Our salvation is that even though we’re computing these exponential
functions, we ultimately plan to take their log in the cross-entropy
functions. It turns out that by combining these two operators
`softmax`

and `cross_entropy`

together, we can elude the numerical
stability issues that might otherwise plague us during backpropagation.
We’ll want to keep the conventional softmax function handy in case we
ever want to evaluate the probabilities output by our model.

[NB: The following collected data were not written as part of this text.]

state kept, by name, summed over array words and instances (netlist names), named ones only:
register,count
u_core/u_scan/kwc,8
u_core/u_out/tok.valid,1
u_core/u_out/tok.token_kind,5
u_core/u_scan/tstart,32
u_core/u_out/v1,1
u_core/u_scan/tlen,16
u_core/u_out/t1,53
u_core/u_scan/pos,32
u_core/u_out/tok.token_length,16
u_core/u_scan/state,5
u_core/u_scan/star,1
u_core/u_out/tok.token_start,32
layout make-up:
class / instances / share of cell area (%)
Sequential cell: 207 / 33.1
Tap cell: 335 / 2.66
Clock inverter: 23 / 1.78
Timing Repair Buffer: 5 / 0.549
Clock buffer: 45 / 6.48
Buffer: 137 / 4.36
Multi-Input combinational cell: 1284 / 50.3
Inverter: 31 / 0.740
File: config.mk
export PLATFORM = sky130hd
export DESIGN_NAME = multicast_mesh_router_core
export DESIGN_NICKNAME = d
export VERILOG_FILES = /design/src/rtl/mmr_pkg.sv /design/src/rtl/multicast_mesh_router_core.sv /design/src/rtl/mmr_ram.sv /design/src/rtl/mmr_div.sv
export SDC_FILE = /design/constraint.sdc
export NUM_CORES = 2
export LEC_CHECK = 0
export BUFFER_PORTS_ARGS = -buffer_cell sky130_fd_sc_hd__buf_2
export CORE_MARGIN = 3
export CORE_UTILIZATION = 34
export DETAILED_ROUTE_END_ITERATION = 8
export PLACE_DENSITY = 0.5
export SYNTH_ARGS = -nofsm -noshare
export SYNTH_HDL_FRONTEND = slang
export SYNTH_SLANG_ARGS = --single-unit
File: constraint.sdc
create_clock -name i_clk -period 7.2 [get_ports i_clk]
set_input_delay 1.44 -clock i_clk [delete_from_list [all_inputs] [get_ports i_clk]]
set_output_delay 1.44 -clock i_clk [all_outputs]
set_load 0.005 [all_outputs]
===== config.mk =====
export PLATFORM = sky130hd
export DESIGN_NAME = sync_length_crc_frame_receiver
export DESIGN_NICKNAME = d
export VERILOG_FILES = /design/src/design/slcfr_pkg.sv /design/src/design/sync_length_crc_frame_receiver.sv /design/src/design/slcfr_cfg.sv /design/src/design/slcfr_parse.sv /design/src/design/slcfr_outreg.sv
export SDC_FILE = /design/constraint.sdc
export NUM_CORES = 1
export LEC_CHECK = 0
export ABC_AREA = 1
export ABC_CLOCK_PERIOD_IN_PS = 8900
export BUFFER_PORTS_ARGS = -buffer_cell sky130_fd_sc_hd__buf_2
export CAP_MARGIN = 20
export CORE_MARGIN = 1
export CORE_UTILIZATION = 65
export DETAILED_ROUTE_END_ITERATION = 10
export GPL_TIMING_DRIVEN = 0
export HOLD_SLACK_MARGIN = 0.05
export PLACE_DENSITY = 0.85
export SKIP_CTS_REPAIR_TIMING = 1
export SLEW_MARGIN = 15
export SYNTH_ARGS = -nofsm -noshare
export SYNTH_HDL_FRONTEND = slang
export SYNTH_HIERARCHICAL = 1
export SYNTH_SLANG_ARGS = --single-unit

===== constraint.sdc =====
create_clock -name i_clk -period 8.9 [get_ports i_clk]
set_input_delay 0.445 -clock i_clk [delete_from_list [all_inputs] [get_ports i_clk]]
set_output_delay 0.445 -clock i_clk [all_outputs]
set_load 0.02 [all_outputs]
## config.mk

```make
export PLATFORM = sky130hd
export DESIGN_NAME = long_press_detector
export DESIGN_NICKNAME = d
export VERILOG_FILES = /design/src/sv/lpd_pkg.sv /design/src/sv/lpd_cfg.sv /design/src/sv/lpd_core.sv /design/src/sv/long_press_detector.sv
export SDC_FILE = /design/constraint.sdc
export NUM_CORES = 1
export LEC_CHECK = 0
export BUFFER_PORTS_ARGS = -buffer_cell sky130_fd_sc_hd__buf_2
export CORE_MARGIN = 2
export CORE_UTILIZATION = 59
export CTS_CLUSTER_DIAMETER = 60
export DETAILED_ROUTE_END_ITERATION = 12
export GPL_TIMING_DRIVEN = 0
export PLACE_DENSITY = 0.85
export SLEW_MARGIN = 20
export SYNTH_ARGS = -nofsm -noshare
export SYNTH_HDL_FRONTEND = slang
export SYNTH_SLANG_ARGS = --single-unit
```

## constraint.sdc

```tcl
create_clock -name i_clk -period 8.2 [get_ports i_clk]
set_input_delay 2.05 -clock i_clk [delete_from_list [all_inputs] [get_ports i_clk]]
set_output_delay 2.05 -clock i_clk [all_outputs]
set_load 0.01 [all_outputs]
```

## src/sv/lpd_pkg.sv

```systemverilog
package lpd_pkg;

    localparam int COORD_BITS = 16;
    localparam int TIMER_BITS = 11;

    localparam int DELAY_W  = 11;
    localparam int THRESH_W = 8;
    localparam int CFG_W    = (DELAY_W > THRESH_W) ? DELAY_W : THRESH_W;
    localparam int CFG_IDX_W = 1;

    localparam logic [CFG_IDX_W-1:0] CFG_DELAY_TICKS    = 1'd0;
    localparam logic [CFG_IDX_W-1:0] CFG_MOVE_THRESHOLD = 1'd1;

    localparam logic [DELAY_W-1:0]  DELAY_RESET  = DELAY_W'(500);
    localparam logic [THRESH_W-1:0] THRESH_RESET = THRESH_W'(20);

    localparam logic [1:0] CMD_PRESS   = 2'd0;
    localparam logic [1:0] CMD_RELEASE = 2'd1;
    localparam logic [1:0] CMD_MOTION  = 2'd2;
    localparam logic [1:0] CMD_TICK    = 2'd3;

    localparam logic [1:0] ST_NONE       = 2'd0;
    localparam logic [1:0] ST_COLLECTING = 2'd1;
    localparam logic [1:0] ST_RECOGNIZED = 2'd2;

    localparam logic [3:0] BUTTON_PRIMARY = 4'd1;

    localparam int IN_USER_W  = 3;
    localparam int IN_BITS    = 16 + 2 * COORD_BITS;
    localparam int IN_DATA_W  = ((IN_BITS + 7) / 8) * 8;
    localparam int OUT_BITS   = 4 + 2 * COORD_BITS;
    localparam int OUT_DATA_W = ((OUT_BITS + 7) / 8) * 8;

    typedef struct packed {
        logic [1:0]            cmd;
        logic                  is_touch;
        logic [3:0]            button;
        logic [3:0]            device_id;
        logic [7:0]            sequence_id;
        logic [COORD_BITS-1:0] pos_x;
        logic [COORD_BITS-1:0] pos_y;
    } t_event;

    typedef struct packed {
        logic                  handled;
        logic                  fire_now;
        logic [COORD_BITS-1:0] press_x;
        logic [COORD_BITS-1:0] press_y;
        logic [1:0]            gesture_state;
    } t_result;

    typedef struct packed {
        logic [DELAY_W-1:0]  delay_ticks;
        logic [THRESH_W-1:0] move_threshold;
    } t_cfg;

    // countdown load: saturate to the timer range, never zero
    function automatic logic [TIMER_BITS-1:0] delay_load(input logic [DELAY_W-1:0] d);
        logic [DELAY_W+TIMER_BITS-1:0] dx;
        logic [DELAY_W+TIMER_BITS-1:0] tmax;
        logic [TIMER_BITS-1:0]         v;
        dx   = (DELAY_W+TIMER_BITS)'(d);
        tmax = (DELAY_W+TIMER_BITS)'({TIMER_BITS{1'b1}});
        if (dx > tmax) begin
            v = {TIMER_BITS{1'b1}};
        end else begin
            v = dx[TIMER_BITS-1:0];
        end
        if (v == '0) begin
            v = TIMER_BITS'(1);
        end
        return v;
    endfunction

endpackage

```

## src/sv/lpd_cfg.sv

```systemverilog
module lpd_cfg (
    input  logic                            i_clk,
    input  logic                            i_rst_n,
    input  logic                            i_cfg_we,
    input  logic [lpd_pkg::CFG_IDX_W-1:0]   i_cfg_idx,
    input  logic [lpd_pkg::CFG_W-1:0]       i_cfg_data,
    output lpd_pkg::t_cfg                   o_cfg
);
    import lpd_pkg::*;

    logic [DELAY_W-1:0]  r_delay;
    logic [THRESH_W-1:0] r_thresh;

    always_ff @(posedge i_clk) begin
        if (!i_rst_n) begin
            r_delay  <= DELAY_RESET;
            r_thresh <= THRESH_RESET;
        end else if (i_cfg_we) begin
            unique case (i_cfg_idx)
                CFG_DELAY_TICKS:    r_delay  <= i_cfg_data[DELAY_W-1:0];
                CFG_MOVE_THRESHOLD: r_thresh <= i_cfg_data[THRESH_W-1:0];
                default: ;
            endcase
        end
    end

    assign o_cfg.delay_ticks    = r_delay;
    assign o_cfg.move_threshold = r_thresh;

endmodule

```

## src/sv/lpd_core.sv

```systemverilog
module lpd_core (
    input  logic             i_clk,
    input  logic             i_rst_n,
    input  logic             i_step,
    input  lpd_pkg::t_event  i_event,
    input  lpd_pkg::t_cfg    i_cfg,
    output lpd_pkg::t_result o_result
);
    import lpd_pkg::*;

    logic                  r_owned;
    logic [3:0]            r_dev;
    logic [7:0]            r_seq;
    logic [COORD_BITS-1:0] r_sx;
    logic [COORD_BITS-1:0] r_sy;
    logic [TIMER_BITS-1:0] r_cd;
    logic                  r_fired;

    logic                  n_owned;
    logic [3:0]            n_dev;
    logic [7:0]            n_seq;
    logic [COORD_BITS-1:0] n_sx;
    logic [COORD_BITS-1:0] n_sy;
    logic [TIMER_BITS-1:0] n_cd;
    logic                  n_fired;

    logic is_owner;
    logic primary;
    logic free_for_us;
    logic moved;

    function automatic logic [COORD_BITS:0] abs_diff(input logic [COORD_BITS-1:0] a,
                                                     input logic [COORD_BITS-1:0] b);
        logic signed [COORD_BITS:0] d;
        d = $signed({a[COORD_BITS-1], a}) - $signed({b[COORD_BITS-1], b});
        return d[COORD_BITS] ? (COORD_BITS+1)'(-d) : (COORD_BITS+1)'(d);
    endfunction

    always_comb begin
        is_owner    = r_owned && (r_dev == i_event.device_id)
                      && (r_seq == i_event.sequence_id);
        primary     = i_event.is_touch || (i_event.button == BUTTON_PRIMARY);
        free_for_us = !r_owned || ((r_dev == i_event.device_id)
                      && ((r_seq == '0) || (r_seq == i_event.sequence_id)));
        moved       = (abs_diff(r_sx, i_event.pos_x) > (COORD_BITS+1)'(i_cfg.move_threshold))
                      || (abs_diff(r_sy, i_event.pos_y) > (COORD_BITS+1)'(i_cfg.move_threshold));

        n_owned = r_owned;
        n_dev   = r_dev;
        n_seq   = r_seq;
        n_sx    = r_sx;
        n_sy    = r_sy;
        n_cd    = r_cd;
        n_fired = r_fired;
        o_result = '0;

        unique case (i_event.cmd)
            CMD_PRESS: begin
                if (primary && free_for_us) begin
                    n_owned = 1'b1;
                    n_dev   = i_event.device_id;
                    n_seq   = i_event.sequence_id;
                    n_sx    = i_event.pos_x;
                    n_sy    = i_event.pos_y;
                    n_fired = 1'b0;
                    n_cd    = delay_load(i_cfg.delay_ticks);
                    o_result.handled = 1'b1;
                end
            end
            CMD_RELEASE: begin
                if (is_owner) begin
                    o_result.handled = r_fired;
                    n_owned = 1'b0;
                    n_cd    = '0;
                    n_fired = 1'b0;
                end
            end
            CMD_MOTION: begin
                if (is_owner && moved) begin
                    n_owned = 1'b0;
                    n_cd    = '0;
                    n_fired = 1'b0;
                end
            end
            CMD_TICK: begin
                if (r_owned && (r_cd != '0)) begin
                    n_cd = r_cd - TIMER_BITS'(1);
                    if (r_cd == TIMER_BITS'(1)) begin
                        n_fired = 1'b1;
                        o_result.fire_now = 1'b1;
                        o_result.press_x  = r_sx;
                        o_result.press_y  = r_sy;
                    end
                end
            end
            default: ;
        endcase

        if (!n_owned) begin
            o_result.gesture_state = ST_NONE;
        end else if (n_cd != '0) begin
            o_result.gesture_state = ST_COLLECTING;
        end else if (n_fired) begin
            o_result.gesture_state = ST_RECOGNIZED;
        end else begin
            o_result.gesture_state = ST_NONE;
        end
    end

    always_ff @(posedge i_clk) begin
        if (!i_rst_n) begin
            r_owned <= 1'b0;
            r_cd    <= '0;
            r_fired <= 1'b0;
        end else if (i_step) begin
            r_owned <= n_owned;
            r_cd    <= n_cd;
            r_fired <= n_fired;
        end
    end

    always_ff @(posedge i_clk) begin
        if (i_step) begin
            r_dev <= n_dev;
            r_seq <= n_seq;
            r_sx  <= n_sx;
            r_sy  <= n_sy;
        end
    end

endmodule

```

## src/sv/long_press_detector.sv

```systemverilog
// path: input transfer into the input register, then the result register to the master side
// throughput: one event per cycle while the master side accepts results; the gesture step
// is combinational between the input register and the result register
// reset: synchronous active-low i_rst_n clears the gesture, the valid flags of
// both registers and loads delay_ticks 500 and move_threshold 20
module long_press_detector (
    input  logic                             i_clk,
    input  logic                             i_rst_n,
    input  logic                             i_cfg_we,
    input  logic [lpd_pkg::CFG_IDX_W-1:0]    i_cfg_idx,
    input  logic [lpd_pkg::CFG_W-1:0]        i_cfg_data,
    input  logic                             i_s_tvalid,
    output logic                             o_s_tready,
    // button, device_id, sequence_id, pos_x, pos_y
    input  logic [lpd_pkg::IN_DATA_W-1:0]    i_s_tdata,
    // cmd, is_touch
    input  logic [lpd_pkg::IN_USER_W-1:0]    i_s_tuser,
    output logic                             o_m_tvalid,
    input  logic                             i_m_tready,
    // handled, fire_now, press_x, press_y, gesture_state, zero pad
    output logic [lpd_pkg::OUT_DATA_W-1:0]   o_m_tdata
);
    import lpd_pkg::*;

    logic    r_in_valid;
    t_event  r_in;
    t_event  in_event;
    logic    r_out_valid;
    t_result r_out;
    t_result step_result;
    t_cfg    cfg;
    logic    advance;

    lpd_cfg u_cfg (
        .i_clk      (i_clk),
        .i_rst_n    (i_rst_n),
        .i_cfg_we   (i_cfg_we),
        .i_cfg_idx  (i_cfg_idx),
        .i_cfg_data (i_cfg_data),
        .o_cfg      (cfg)
    );

    lpd_core u_core (
        .i_clk    (i_clk),
        .i_rst_n  (i_rst_n),
        .i_step   (advance),
        .i_event  (r_in),
        .i_cfg    (cfg),
        .o_result (step_result)
    );

    assign in_event.cmd         = i_s_tuser[1:0];
    assign in_event.is_touch    = i_s_tuser[2];
    assign in_event.button      = i_s_tdata[3:0];
    assign in_event.device_id   = i_s_tdata[7:4];
    assign in_event.sequence_id = i_s_tdata[15:8];
    assign in_event.pos_x       = i_s_tdata[16 +: COORD_BITS];
    assign in_event.pos_y       = i_s_tdata[16 + COORD_BITS +: COORD_BITS];

    assign advance    = r_in_valid && (!r_out_valid || i_m_tready);
    assign o_s_tready = !r_in_valid || advance;

    always_ff @(posedge i_clk) begin
        if (!i_rst_n) begin
            r_in_valid <= 1'b0;
        end else if (o_s_tready) begin
            r_in_valid <= i_s_tvalid;
        end
    end

    always_ff @(posedge i_clk) begin
        if (i_s_tvalid && o_s_tready) begin
            r_in <= in_event;
        end
    end

    always_ff @(posedge i_clk) begin
        if (!i_rst_n) begin
            r_out_valid <= 1'b0;
        end else if (advance) begin
            r_out_valid <= 1'b1;
        end else if (i_m_tready) begin
            r_out_valid <= 1'b0;
        end
    end

    always_ff @(posedge i_clk) begin
        if (advance) begin
            r_out <= step_result;
        end
    end

    assign o_m_tvalid = r_out_valid;
    assign o_m_tdata  = OUT_DATA_W'({r_out.gesture_state, r_out.press_y, r_out.press_x,
                                     r_out.fire_now, r_out.handled});

    // a fired long press always leaves the gesture recognized
    assert property (@(posedge i_clk) disable iff (!i_rst_n)
        (r_out_valid && r_out.fire_now) |-> (r_out.gesture_state == ST_RECOGNIZED))
        else $error("long press result without recognized state");

    // every step produces a result on the next cycle
    assert property (@(posedge i_clk) disable iff (!i_rst_n)
        advance |=> r_out_valid)
        else $error("step did not produce a result");

    // input side only stalls while an event is held
    assert property (@(posedge i_clk) disable iff (!i_rst_n)
        !o_s_tready |-> (r_in_valid && r_out_valid && !i_m_tready))
        else $error("input stalled without a held event");

endmodule

```

==> metrics <==
outcome finished, final reports clean; Adder-Cell Fraction of Synth Area 0.07371; Post-Route Utilization 0.6924; Setup Crit Path Kind reg2reg; placed insts 1274; Pre-antenna DRT Iters 5; Avg Cell Area, Syn 10.12 um2; clock root buffer clkbuf_16; wire per inst 16.83 um; initial core utilization 0.6027; # diodes 0; Tmin final 6.671 ns; DRT antenna net count 0; largest family of logic cells by synthesized area simple AND/OR/NAND/NOR gates; crit path launch r_in[16]; Synth Area in Compound Gates 0.1788; Worst-Margin Slew 0.9649 ns; clock latency at the later pin of the worst-skew pair 0.43 ns; EDFF count, synth 131; synth warn 0; Max-slew headroom 0.3551; Final Wtd Congestion 0.9173; sequential share of the synthesized area 0.4837; IO buf count 105; CP required 8.37 ns; mux cell area share after synthesis 0.008657; pin count of the biggest net entering global routing 52; crit path capture type register; GRT Util Overall 0.2615; # clock sinks 165; deepest clock path buffer count 2; Layout Nets 1200; Max Cap Viol 0; CTS tree built; Die ar. 17200 um2; pwr/cell area 184.6 nW/um2; reg2reg end o_m_tdata[35]; RSZ-0062 raised after global routing false; max-slew violations 0; first-pass GRT wire length 36.38 mm; vias in the first global route 7458; hpwl dp 15.72 mm; Top Ports 110; flops & latches, synth 165; Final Skew 0.007574 ns; Via Count 7672; DRC Markers 0; CTS Buf Count 17; Synth Cell Area 9539 um2; R2R depth 23; FF-to-FF Start r_in[16]; Unique masters post-synth 78; final period utilization 0.8136; H-tree depth 4; Worst Setup Start Kind register; Lkg Pwr 4.315 nW; most frequent cells in the layout edfxtp_1 (131), buf_2 (113), nand2_1 (93), a21oi_1 (69), inv_1 (59); final wirelength 21.98 mm; ys async rst share 0; total grt overflow 0; simple-gate portion of the synthesized area 0.1810; area grow syn2layout 14.89%; hold buffer count at CTS 0; initial antenna violation count 0; Rows 46; type of the most critical hold path reg2reg; Reg clk slew, reported paths 0.07 ns; Die Wd 131.2 um; crit path to o_m_tdata[35]; via density per instance 5.874; DIE HEIGHT 131.2 um; post_cts resized 0; postcts setup bufs 0; crit-path max FO 10; share of cells above drive strength 1 0.1532; Worst Path Arrival 6.84 ns; most common cell after layout, fill and taps aside edfxtp_1; cells after synthesis 943; reg2reg setup slack 1.53 ns; final non-filler cell total 1306; Final setup viols 0; VDD IR max 0.0001661 V; maximum operating frequency 149.9 MHz; count of final hold-check violations 0; core area 15830 um2; Fin Setup TNS 0 ns; xor/xnor share of the synthesized area 0.03489; DRT iter0 DRCs 643; Synth Flop Type edfxtp_1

But instead of passing softmax probabilities into our loss function -
we’ll just pass our `yhat_linear`

and compute the softmax and its log
all at once inside the softmax_cross_entropy loss function
simultaneously, which does smart things like the log-sum-exp trick (see
on Wikipedia).

```
In [35]:
```

```
def softmax_cross_entropy(yhat_linear, y):
return - nd.nansum(y * nd.log_softmax(yhat_linear), axis=0, exclude=True)
```

## Define the model¶

Now we’re ready to define our model

```
In [36]:
```

```
def net(X):
#######################
# Compute the first hidden layer
#######################
h1_linear = nd.dot(X, W1) + b1
h1 = relu(h1_linear)
#######################
# Compute the second hidden layer
#######################
h2_linear = nd.dot(h1, W2) + b2
h2 = relu(h2_linear)
#######################
# Compute the output layer.
# We will omit the softmax function here
# because it will be applied
# in the softmax_cross_entropy loss
#######################
yhat_linear = nd.dot(h2, W3) + b3
return yhat_linear
```

## Optimizer¶

```
In [37]:
```

```
def SGD(params, lr):
for param in params:
param[:] = param - lr * param.grad
```

## Evaluation metric¶

```
In [38]:
```

```
def evaluate_accuracy(data_iterator, net):
numerator = 0.
denominator = 0.
for i, (data, label) in enumerate(data_iterator):
data = data.as_in_context(model_ctx).reshape((-1, 784))
label = label.as_in_context(model_ctx)
output = net(data)
predictions = nd.argmax(output, axis=1)
numerator += nd.sum(predictions == label)
denominator += data.shape[0]
return (numerator / denominator).asscalar()
```

## Execute the training loop¶

```
In [39]:
```

```
epochs = 10
learning_rate = .001
smoothing_constant = .01
for e in range(epochs):
cumulative_loss = 0
for i, (data, label) in enumerate(train_data):
data = data.as_in_context(model_ctx).reshape((-1, 784))
label = label.as_in_context(model_ctx)
label_one_hot = nd.one_hot(label, 10)
with autograd.record():
output = net(data)
loss = softmax_cross_entropy(output, label_one_hot)
loss.backward()
SGD(params, learning_rate)
cumulative_loss += nd.sum(loss).asscalar()
test_accuracy = evaluate_accuracy(test_data, net)
train_accuracy = evaluate_accuracy(train_data, net)
print("Epoch %s. Loss: %s, Train_acc %s, Test_acc %s" %
(e, cumulative_loss/num_examples, train_accuracy, test_accuracy))
```

```
Epoch 0. Loss: 1.20780775437, Train_acc 0.883633, Test_acc 0.8877
Epoch 1. Loss: 0.328388882202, Train_acc 0.924017, Test_acc 0.9244
Epoch 2. Loss: 0.22106400394, Train_acc 0.949033, Test_acc 0.9464
Epoch 3. Loss: 0.162594895309, Train_acc 0.957433, Test_acc 0.9535
Epoch 4. Loss: 0.129279144899, Train_acc 0.96935, Test_acc 0.9637
Epoch 5. Loss: 0.105187748659, Train_acc 0.9739, Test_acc 0.9703
Epoch 6. Loss: 0.0890154179106, Train_acc 0.979033, Test_acc 0.9728
Epoch 7. Loss: 0.076162833334, Train_acc 0.982283, Test_acc 0.9723
Epoch 8. Loss: 0.0654618650412, Train_acc 0.984717, Test_acc 0.9728
Epoch 9. Loss: 0.0572528594335, Train_acc 0.987433, Test_acc 0.9751
```

## Conclusion¶

Nice! With just two hidden layers containing 256 hidden nodes, respectively, we can achieve over 95% accuracy on this task.